## [AVAILABLE DATA]
== Segment start ==

## src/rtl/sample_scheduler.sv

```systemverilog
// Two-channel waveform-table sample scheduler: round-robin arbitration of
// table reads into per-channel valid/ready holding registers, one 3-cycle transaction at a time.
module sample_scheduler #(
  parameter int N    = 32,
  parameter int size = 12,
  parameter int PW   = 16,
  localparam int AW  = $clog2(N)
) (
  input  logic            clk,
  input  logic            rst,
  input  logic            enable,
  input  logic [PW-1:0]   step0,
  input  logic [PW-1:0]   step1,
  output logic            mem_read,
  output logic [AW-1:0]   mem_address,
  input  logic [size-1:0] mem_sample,
  output logic [size-1:0] out0,
  output logic [size-1:0] out1,
  output logic            out0_valid,
  output logic            out1_valid,
  input  logic            out0_ready,
  input  logic            out1_ready,
  output logic [1:0]      dbg_state
);

  // Handshake: a sample transfers on a rising edge where outk_valid and outk_ready
  // are both 1; valid never drops without that transfer, and data is stable while valid.
  typedef enum logic [1:0] {IDLE = 2'd0, READ = 2'd1, CAPTURE = 2'd2} state_t;

  state_t        state, state_nxt;
  logic          grant, grant_nxt;
  logic          last;
  logic [PW-1:0] phase0, phase1;
  logic          req0, req1;
  logic [AW-1:0] addr0, addr1;

  assign req0      = !out0_valid;
  assign req1      = !out1_valid;
  assign addr0     = phase0[PW-1 -: AW];
  assign addr1     = phase1[PW-1 -: AW];
  assign mem_read  = (state == READ);
  assign dbg_state = state;

  always_comb begin
    state_nxt = state;
    grant_nxt = grant;
    case (state)
      IDLE: begin
        if (enable && (req0 || req1)) begin
          state_nxt = READ;
          // Tie goes to the channel not served last; otherwise the lone requester.
          grant_nxt = (req0 && req1) ? ~last : req1;
        end
      end
      READ:    state_nxt = CAPTURE;
      CAPTURE: state_nxt = IDLE;
      default: state_nxt = IDLE;
    endcase
  end

  always_ff @(posedge clk or posedge rst) begin
    if (rst) begin
      state       <= IDLE;
      grant       <= 1'b0;
      last        <= 1'b1;
      phase0      <= '0;
      phase1      <= '0;
      mem_address <= '0;
      out0        <= '0;
      out1        <= '0;
      out0_valid  <= 1'b0;
      out1_valid  <= 1'b0;
    end else begin
      state <= state_nxt;
      grant <= grant_nxt;
      if (state == IDLE && state_nxt == READ)
        mem_address <= grant_nxt ? addr1 : addr0;
      if (out0_valid && out0_ready) out0_valid <= 1'b0;
      if (out1_valid && out1_ready) out1_valid <= 1'b0;
      // The granted channel is never valid here, so this cannot collide with a consume.
      if (state == CAPTURE) begin
        last <= grant;
        if (grant) begin
          out1       <= mem_sample;
          out1_valid <= 1'b1;
          phase1     <= phase1 + step1;
        end else begin
          out0       <= mem_sample;
          out0_valid <= 1'b1;
          phase0     <= phase0 + step0;
        end
      end
    end
  end

endmodule

```

## config.mk

```make
export PLATFORM = sky130hd
export DESIGN_NAME = sample_scheduler
export DESIGN_NICKNAME = d
export VERILOG_FILES = /design/src/rtl/sample_scheduler.sv
export SDC_FILE = /design/constraint.sdc
export NUM_CORES = 1
export LEC_CHECK = 0
export ABC_AREA = 1
export BUFFER_PORTS_ARGS = -buffer_cell sky130_fd_sc_hd__buf_2
export CORE_UTILIZATION = 50
export DETAILED_ROUTE_END_ITERATION = 8
export PLACE_DENSITY_LB_ADDON = 0.12
export SYNTH_ARGS = -nofsm -noshare
export SYNTH_HDL_FRONTEND = slang
export SYNTH_SLANG_ARGS = --single-unit
```

## constraint.sdc

```tcl
create_clock -name clk -period 3.8 [get_ports clk]
set_input_delay 0.76 -clock clk [delete_from_list [all_inputs] [get_ports clk]]
set_output_delay 0.76 -clock clk [all_outputs]
set_load 0.01 [all_outputs]
```

# Word level (Yosys, flattened, before mapping)
# Index checks and enable logic that the tools add are counted.
[word_totals]
output_inout_bits = 34
elab_cells = 40
regBits = 67
input_bits = 49
[classes]
n_reduce_logical = 11
bitwise_logic = 2
add_sub_neg = 2
n_eq_ne = 3
muxes = 12
[ops]
columns = ["op", "n"]
rows = [
  ["16-bit adder", 2],
  ["1-bit 2-to-1 mux", 9],
  ["1-bit logical AND", 5],
  ["5-bit 2-to-1 mux", 1],
  ["2-bit by 1-bit == test with 1-bit output, second input constant", 2],
  ["2-bit case mux with 2 select lines", 1],
  ["2-bit AND reduction", 2],
  ["2-bit == test, second input constant", 1],
  ["1-bit zero test", 2],
  ["2-bit zero test", 1],
  ["2-bit 2-to-1 mux", 1],
  ["1-bit inverter", 2],
  ["1-bit logical OR", 1],
]

# Logic depth before layout (Yosys ltp)
# Gate-level depths: netlist of run 1.
[logic_depth]
ltp_word = 7
ltp_mapped = 11

# Least setup slack after synthesis of run 1
# OpenSTA, ideal clock, no wires.
[synth_path]
path_type = "input-to-reg"
from = "input step1[0]"
to = "register phase1[6]"
required_ps = 3683
path_stages = 9
setup_slack_ps = 1682
n_path_buf = 0
arrival_time_ps = 2001
path_cell_list = "ha_1 > fa_1 > nand2_1 > nand2_1 > nand3_1 > nand2_1 > or2_2 > nand3_1 > nand2_1"
[synth_between]
elab_chain_len = 1
[synth_rtl]
columns = ["item", "line", "rtl"]
rows = [
  ["start: declaration", "13", "input logic [PW-1:0] step1,"],
  ["16-bit adder", "86", "phase1 <= phase1 + step1;"],
  ["end signal: assignment", "86", ""],
  ["end: declaration", "33", "logic [PW-1:0] phase0, phase1;"],
]
# No other way between the ends.
# A chain may end at the register's enable or synchronous reset.

# Final worst setup path of run 1
# Ends and elaborated chain as after synthesis.

==> summary.md, run 1 <==
| Metric | Value |
|---|---|
| Status | finished clean |
| Post-synth EDFFs | 0 |
| Routed via count | 3959 |
| Number of global-route vias before repair | 3770 |
| Worst setup path category | input pin to flop |
| Clk_skew | 0.0157 ns |
| Die Span Y | 95.4 um |
| GRT Overall Usage | 23.3% |
| Synth unique cells | 26 |
| Root Driver | clkbuf_8 |
| Synth warn | 0 |
| RR Endpoint | phase1[6] |
| Initial DRC Count | 137 |
| RSZ-0062 raised after global routing | no |
| Register bit total from synthesis | 67 |
| Crit-path max cell delay | 0.41 ns |
| Final Cycle Share | 53.0% |
| Worst-path clk slew | 0.08 ns |
| Fin cells | 810 |
| Initial antenna violation count | 0 |
| Max-capacitance violation count | 0 |
| Worst EP required | 4.02 ns |
| Final count of hold timing violations | 0 |
| # Post-CTS Setup Buffers | 0 |
| Crit path max fanout | 4 |
| Max VDD drop | 0.371 mV |
| Syn_nets | 698 |
| Synth Flop Type | dfrtp_1 |
| Max transition margin | 45.8% |
| Post_cts resized | 0 |
| Placeable Area | 8340 um2 |
| Max Buffers Root-to-Sink | 2 |
| Overflow after GRT | 0 |
| Least-Margin Pin Slew | 0.812 ns |
| Routability-driven placement congestion ratio | 0.858 |
| Initial Util | 52.3% |
| Routed WL | 9500 um |
| CP endpoint kind | flop |
| Total CTS buffers | 9 |
| # diodes | 0 |
| Worst path slowest cell | fa_1 |
| Total Neg Setup Slack | 0 ns |
| Max Clock Freq | 497 MHz |
| # fillers | 816 |
| CP Launch Type | input pin |
| Cell count after synthesis | 617 |
| Cells after DPL | 794 |
| Post-route ant nets | 0 |
| Rows | 33 |
| Post-DP HPWL | 7090 um |
| Area Growth Syn to Fin | 15.9% |
| Port bufs | 82 |
| H-Tree Level Count | 3 |
| Crit-path cells | buf_2 > ha_1 > fa_1 > nand2_1 > nand2_1 > nand3_1 > nand2_1 > or2_2 > nand3_1 > nand2_1 |
| I/O pin count | 83 |
| Asr flop ratio synth | 100% |
| Clock Sinks | 67 |
| Setup violators final | 0 |
| Sequential-to-total area share from yosys stat | 38.5% |
| Drt pass-1 iters | 4 |
| Max-slew violation total from the final report | 0 |
| Hold Buf Count CTS | 0 |
| Final hold slack | 0.384 ns |
| Worst r2r path cells | 9 |
| Cell mode on critical path | nand2_1 |
| Worst r2r src | phase1[0] |
| Die X | 95.4 um |
| Clk_lat worst skew | 0.34 ns |
| Largest net degree at the start of global routing | 52 |
| Hold crit path type | input pin to async pin |
| Vias per cell | 4.89 |
| Final nets | 781 |
| CTS tree | yes |
| Ratio of total power to cell area | 825 nW/um2 |
| Leakage power | 2.97 nW |
| Mean post-synth cell area | 7.07 um2 |
| Final worst path period need | 2.01 ns |
| Die footprint | 9100 um2 |
| R2r setup slk | 1.92 ns |
| Ratio of cells with drive above 1 in the final layout | 16.9% |
| Critical path arrival | 2.23 ns |
| Remaining DRCs | 0 |
| Routed len/inst | 11.7 um |
| First-pass GRT wire length | 16500 um |
| Synth Cell Area | 4360 um2 |
[cell usage after synthesis, types with 2 or more instances]
master	count	area (um2)
nand2_1	243	912
and2_1	2	12.5
nor3_1	11	55.1
ha_1	30	375
nand3_1	37	185
xor2_1	3	26.3
nor2_4	3	33.8
buf_2	6	30.0
a21oi_1	14	70.1
fa_1	2	40.0
nand4_1	2	12.5
o21ai_0	19	95.1
inv_2	4	15.0
dfrtp_1	66	1650
inv_1	98	368
o22ai_1	5	31.3
o21ai_1	13	65.1
xnor2_1	10	87.6
buf_6	4	45.0
or2_2	4	25.0
nor2_1	28	105
o21ai_2	6	52.6
nand3b_1	4	30.0
[state kept, by name, indices dropped and copies added, names as in the netlist]
name / cells
phase0: 16
phase1: 16
out0: 12
out1: 12
mem_address: 5
dbg_state: 2
grant: 1
last: 1
out0_valid: 1
out1_valid: 1
[placed cells by master, fill, tap and decap left out, types with 4 or more instances in the layout]
cell	netlist	routed
nand2_1	243	243
dfrtp_1	66	66
clkbuf_8	0	9
o22ai_1	5	5
nand3_1	37	37
inv_1	98	97
nor3_1	11	11
inv_2	4	5
or2_2	4	4
ha_1	30	30
nand3b_1	4	4
o21ai_0	19	19
a21oi_1	14	14
o21ai_1	13	13
o21ai_2	6	6
nor2_1	28	28
xnor2_1	10	10
buf_2	6	82
[cell families after synthesis]
logic type | share of synthesized area [%]
AO/OA/AOI/OAI | 7.20
XOR/XNOR | 2.61
adder cells (fa/ha/maj) | 9.53
buffers and inverters | 10.6
flip-flops | 38.5
AND/OR/NAND/NOR | 31.6
[layer usage]
layer	track usage, %	part of all wire (%)
met1	29.1	48
met2	40.8	48
met3	4.63	3.6
met4	6.59	0.89
met5	0	0
[power by group]
part | leakage [nW] | internal, mW | switching (mW)
Sequential | 0.812 | 1.07 | 0.227
Clock | 0.114 | 0.374 | 0.289
Combinational | 2.04 | 0.878 | 1.34
[worst max path at each step]
stage / startpoint / to / cells past startpoint
floorplan: rst / dbg_state[0] / 1
global placement: step1[0] / phase1[6] / 10
detailed placement: step1[0] / phase1[6] / 10
CTS: step1[0] / phase1[6] / 10
global route: step1[0] / phase1[6] / 10
finish: step1[0] / phase1[6] / 10
[critical path, delay by kind of cell]
kind / cells / cell delay (ns)
and+or+nand+nor: 7 / 0.72
adders and majority gates: 2 / 0.64
buffers and inverters: 1 / 0.10
[final cells by class]
cell class	instances	area, um2	share of cell area [%]
multi-input cells	437	2220	43.9
flip-flops and latches	67	1680	33.2
repair buffers	83	418	8.27
inverters	102	383	7.57
well taps	105	131	2.60
clock buffers	9	124	2.45
clock inverters	7	100	1.98
[metrics by stage]
| stage | util [%] | total power [mW] | instance area, um2 | worst slack [ns] |
|---|---|---|---|---|
| finish | 60.6 | 4.17 | 5050 | 1.79 |
| global route | 60.6 | 4.62 | 5050 | 1.69 |
| CTS | 60.6 | 4.21 | 5050 | 1.80 |
| detailed placement | 57.9 | 3.52 | 4830 | 1.45 |
| global placement | 57.9 | 3.46 | 4830 | 1.50 |
| floorplan | - | 2.96 | 4360 | 1.36 |
No activity file was read; power rests on OpenSTA's default activity.
==> inputs of run 2 (changes only) <==
- clock period: 3.8 -> 2 ns (I/O delays scaled with it)
==> summary.md, run 2 (synthesized netlist as in run 1, its figures left out) <==
| Metric | Value |
|---|---|
| Worst path slowest cell | fa_1 (unchanged) |
| Overflow after GRT | 0 (unchanged) |
| H-Tree Level Count | 3 (unchanged) |
| Post-DP HPWL | 7430 um (was 7090 um) |
| Final count of hold timing violations | 0 (unchanged) |
| Die Span Y | 95.4 um (unchanged) |
| RSZ-0062 raised after global routing | no (unchanged) |
| Area of the multi-input gates | 2220 um2 (unchanged) |
| Critical path arrival | 2.10 ns (was 2.23 ns) |
| Worst r2r src | phase0[0] (was phase1[0]) |
| Routed len/inst | 11.9 um (was 11.7 um) |
| Register Area | 1680 um2 (unchanged) |
| Clk_skew | 0.0206 ns (was 0.0157 ns) |
| CP Launch Type | flop (was input pin) |
| Routability-driven placement congestion ratio | 0.870 (was 0.858) |
| Final worst path period need | 1.86 ns |
| Routed WL | 9720 um (was 9500 um) |
| Rows | 33 (unchanged) |
| Initial antenna violation count | 0 (unchanged) |
| Vias per cell | 4.87 (was 4.89) |
| I/O pin count | 83 (unchanged) |
| Leakage power | 2.99 nW (was 2.97 nW) |
| GRT Overall Usage | 23.6% (was 23.3%) |
| Final Util | 61.2% (was 60.6%) |
| CTS tree | yes (unchanged) |
| Most frequent cells in the layout | nand2_1 (243), inv_1 (97), buf_2 (82) (unchanged) |
| Routed via count | 3969 (was 3959) |
| Ratio of cells with drive above 1 in the final layout | 17.5% (was 16.9%) |
| Root Driver | clkbuf_8 (unchanged) |
| Final Cycle Share | 93.2% |
| Port bufs | 82 (unchanged) |
| Max-slew violation total from the final report | 0 (unchanged) |
| Final setup margin | 0.136 ns (was 1.79 ns) |
| Placement Setup Slack | 0.0192 ns (was 1.45 ns) |
| Crit-path cells | ha_1 > fa_1 > nand2_1 > nand2_1 > nand3_1 > nand2_1 > or2_2 > nand3_1 > nand2_1 (was buf_2 > ha_1 > fa_1 > nand2_1 > nand2_1 > nand3_1 > nand2_1 > or2_2 > nand3_1 > nand2_1) |
| Max VDD drop | 0.825 mV (was 0.371 mV) |
| Cells after DPL | 799 (was 794) |
| Post_cts resized | 0 (unchanged) |
| Max Clock Freq | 537 MHz |
| Largest net degree at the start of global routing | 39 (was 52) |
| Area Growth Syn to Fin | 17.1% (was 15.9%) |
| Clock Sinks | 67 (unchanged) |
| Ratio of total power to cell area | 1550 nW/um2 (was 825 nW/um2) |
| Final hold slack | 0.111 ns (was 0.384 ns) |
| Hold Buf Count CTS | 0 (unchanged) |
| Worst r2r path cells | 9 (unchanged) |
| First-pass GRT wire length | 16600 um (was 16500 um) |
| Setup violators final | 0 (unchanged) |
| Max transition margin | 59.1% (was 45.8%) |
| Post-route ant nets | 0 (unchanged) |
| Total Neg Setup Slack | 0 ns (unchanged) |
| Top flop regs | phase0 x16, phase1 x16 (unchanged) |
| Least-Margin Pin Slew | 0.612 ns (was 0.812 ns) |
| Worst EP required | 2.23 ns (was 4.02 ns) |
| Initial Util | 52.3% (unchanged) |
| Total CTS buffers | 9 (unchanged) |
| Clk_lat worst skew | 0.35 ns (was 0.34 ns) |
| CP delay by family, top | simple AND/OR/NAND/NOR gates (unchanged) |
| Remaining DRCs | 0 (unchanged) |
| CP endpoint kind | flop (unchanged) |
| WP buf/inv | 0 (was 1) |
| # Post-CTS Setup Buffers | 0 (unchanged) |
| Worst setup path category | flop to flop (was input pin to flop) |
| Crit path max fanout | 4 (unchanged) |
| Final nets | 786 (was 781) |
| Placeable Area | 8340 um2 (unchanged) |
| Fin cells | 815 (was 810) |
| Commonest non-fill, non-tap cell in the layout | nand2_1 (unchanged) |
| Worst-path clk slew | 0.09 ns (was 0.08 ns) |
| # diodes | 0 (unchanged) |
| Status | finished clean (unchanged) |
| Hold crit path type | input pin to async pin (unchanged) |
| # fillers | 794 (was 816) |
| Die footprint | 9100 um2 (unchanged) |
| Max-capacitance violation count | 0 (unchanged) |
| Die X | 95.4 um (unchanged) |
| Max Buffers Root-to-Sink | 2 (unchanged) |
| Number of global-route vias before repair | 3757 (was 3770) |
| Initial DRC Count | 136 (was 137) |
| RR Endpoint | phase0[6] (was phase1[6]) |
| Crit-path max cell delay | 0.43 ns (was 0.41 ns) |
| Cell mode on critical path | nand2_1 (unchanged) |
| Drt pass-1 iters | 4 (unchanged) |
| R2r setup slk | 0.14 ns (was 1.92 ns) |
[run 2: cell count changes in the layout (fill, tap and decap cells not counted)]
cell / previous run / this run
clkinv_4: 3 / 1
inv_6: 1 / 2
inv_2: 5 / 4
clkinv_2: 1 / 2
clkinvlp_4: 0 / 2
buf_4: 1 / 3
bufinv_16: 2 / 1
buf_12: 0 / 3
[run 2: worst max-delay path by stage]
stage	start	end	cells past startpoint
global route	phase0[0]	phase0[6]	9
floorplan	step1[0]	phase1[6]	9
finish	phase0[0]	phase0[6]	9
CTS	phase0[0]	phase0[6]	9
global placement	step1[0]	phase1[6]	10
detailed placement	step1[0]	phase1[6]	10
[run 2: through the flow]
stage | total power, mW | area, um2
6_report | 7.89 | 5110
5_1_grt | 8.73 | 5110
4_1_cts | 7.95 | 5110
3_5_place_dp | 6.76 | 4910
3_3_place_gp | 6.63 | 4910
2_1_floorplan | 5.63 | 4360
[run 2: where the power goes]
| group | switching (mW) | total, mW | internal (mW) |
|---|---|---|---|
| combinational | 2.55 | 4.26 | 1.71 |
| clock | 0.579 | 1.16 | 0.582 |
| sequential | 0.445 | 2.47 | 2.02 |
[run 2: worst reg2reg max path, stage by stage, from the launching register on]
cell and delay [ns]:
dfrtp_1 0.40, ha_1 0.23, fa_1 0.43, nand2_1 0.09, nand2_1 0.06, nand3_1 0.06
nand2_1 0.09, or2_2 0.28, nand3_1 0.07, nand2_1 0.04
[run 2: per-layer routing]
metal  global-route usage, %  share of wire [%]  routed length, um  vias up
met3                    5.02                3.8                370       23
met4                    9.45                2.6                249        0
li1                        -                  -                  -     2087
met2                    38.9                 47               4560       84
met5                       0                  0                  0        -
met1                    30.1                 47               4540     1775
[run 2: layout make-up]
| cell class | instances | share of cell area, % |
|---|---|---|
| Clock inverter | 7 | 1.45 |
| Timing Repair Buffer | 88 | 9.65 |
| Multi-Input combinational cell | 437 | 43.5 |
| Sequential cell | 67 | 32.9 |
| Tap cell | 105 | 2.57 |
| Inverter | 102 | 7.57 |
| Clock buffer | 9 | 2.43 |
==> inputs of run 3 (changes only) <==
- ABC_CLOCK_PERIOD_IN_PS: default -> 2000
- RECOVER_POWER: default -> 50
==> summary.md, run 3 (synthesized netlist as in run 1, its figures left out) <==
| Metric | Value |
|---|---|
| Status | finished clean (unchanged) |
| Crit path max fanout | 4 (unchanged) |
| Comb pwr share | 53.8% (was 54.0%) |
| Clk_lat worst skew | 0.35 ns (about the same) |
| Ratio of total power to cell area | 1550 nW/um2 (about the same) |
| Total Neg Setup Slack | 0 ns (unchanged) |
| Commonest non-fill, non-tap cell in the layout | nand2_1 (unchanged) |
| Hold crit path type | input pin to flop (was input pin to async pin) |
| Post-DP HPWL | 7430 um (unchanged) |
| Leakage power | 2.95 nW (was 2.99 nW) |
| Hold path start | out1_ready |
| Least-Margin Pin Slew | 1.17 ns (was 0.612 ns) |
| Routed len/inst | 11.9 um (about the same) |
| Die Span Y | 95.4 um (unchanged) |
| Initial Util | 52.3% (unchanged) |
| Die footprint | 9100 um2 (unchanged) |
| RSZ-0062 raised after global routing | no (unchanged) |
| Clock power frac | 14.8% (was 14.7%) |
| Hold Buf Count CTS | 0 (unchanged) |
| Initial DRC Count | 143 (was 136) |
| Hold depth | 2 |
| Max VDD drop | 0.826 mV (was 0.825 mV) |
| Final worst path period need | 1.87 ns (was 1.86 ns) |
| Hold endpoint | out1_valid |
| Area Growth Syn to Fin | 16.3% (was 17.1%) |
| Routability-driven placement congestion ratio | 0.870 (unchanged) |
| Worst r2r path cells | 9 (unchanged) |
| Top flop regs | phase0 x16, phase1 x16 (unchanged) |
| Worst r2r src | phase0[0] (unchanged) |
| Drt pass-1 iters | 5 (was 4) |
| NetSw | 3.58 mW (about the same) |
| Final Cycle Share | 93.4% (was 93.2%) |
| Clk_skew | 0.0190 ns (was 0.0206 ns) |
| Max transition margin | 21.4% (was 59.1%) |
| Max Clock Freq | 535 MHz (was 537 MHz) |
| Worst EP required | 2.23 ns (about the same) |
| Most frequent cells in the layout | nand2_1 (243), inv_1 (99), buf_2 (71) (was nand2_1 (243), inv_1 (97), buf_2 (82)) |
| Setup violators final | 0 (unchanged) |
| Final nets | 786 (unchanged) |
| Largest net degree at the start of global routing | 39 (unchanged) |
| Final count of hold timing violations | 0 (unchanged) |
| Overflow after GRT | 0 (unchanged) |
| Clock Sinks | 67 (unchanged) |
| Max-slew violation total from the final report | 0 (unchanged) |
| Routed WL | 9720 um (about the same) |
| Int Pwr | 4.28 mW (was 4.32 mW) |
| Remaining DRCs | 0 (unchanged) |
| Worst setup path category | flop to flop (unchanged) |
| Routed via count | 3955 (was 3969) |
| Post-route ant nets | 0 (unchanged) |
| I/O pin count | 83 (unchanged) |
| Placeable Area | 8340 um2 (unchanged) |
| First-pass GRT wire length | 16600 um (unchanged) |
| CTS tree | yes (unchanged) |
| RR Endpoint | phase0[6] (unchanged) |
| Ratio of cells with drive above 1 in the final layout | 15.5% (was 17.5%) |
| Initial antenna violation count | 0 (unchanged) |
| Worst-path clk slew | 0.09 ns (about the same) |
| Critical path arrival | 2.10 ns (about the same) |
| Die X | 95.4 um (unchanged) |
| Max Buffers Root-to-Sink | 2 (unchanged) |
| Vias per cell | 4.85 (was 4.87) |
| Sw frac | 45.5% (was 45.3%) |
| Total CTS buffers | 9 (unchanged) |
| Sequential Power Share | 31.4% (was 31.3%) |
| # Post-CTS Setup Buffers | 0 (unchanged) |
| Post_cts resized | 0 (unchanged) |
| H-Tree Level Count | 3 (unchanged) |
| CP endpoint kind | flop (unchanged) |
| # diodes | 0 (unchanged) |
| Number of global-route vias before repair | 3757 (unchanged) |
| Root Driver | clkbuf_8 (unchanged) |
| CP Launch Type | flop (unchanged) |
| Rows | 33 (unchanged) |
| Port bufs | 82 (unchanged) |
| Total Power | 7.86 mW (was 7.89 mW) |
| R2r setup slk | 0.13 ns (was 0.14 ns) |
| Max-capacitance violation count | 0 (unchanged) |
| GRT Overall Usage | 23.6% (unchanged) |
==> run 3: changes by cell type in the layout (fill, tap and decap cells not counted), sizes merged <==
cell	before	now
buf	88	75
clkbuf	9	22
==> run 3: layout make-up <==
class                           instances  area [um2]
Tap cell                              105         131
Clock inverter                          7        73.8
Timing Repair Buffer                   88         460
Inverter                              102         384
Fill cell                             804        3270
Sequential cell                        67        1680
Multi-Input combinational cell        437        2220
Clock buffer                            9         124
==> run 3: worst max path at each step <==
stage | from | endpoint | slack (ns)
6_report | phase0[0] | phase0[6] | 0.13
4_1_cts | phase0[0] | phase0[6] | 0.12
3_5_place_dp | step1[0] | phase1[6] | 0.02
5_1_grt | phase0[0] | phase0[6] | 0.006
2_1_floorplan | step1[0] | phase1[6] | 0.24
3_3_place_gp | step1[0] | phase1[6] | 0.06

== Segment end ==

## [EXERCISE REQUIREMENTS]
State how many lines of the listing above hold the word "iters", with nothing but the number.

## [SOLUTION]
3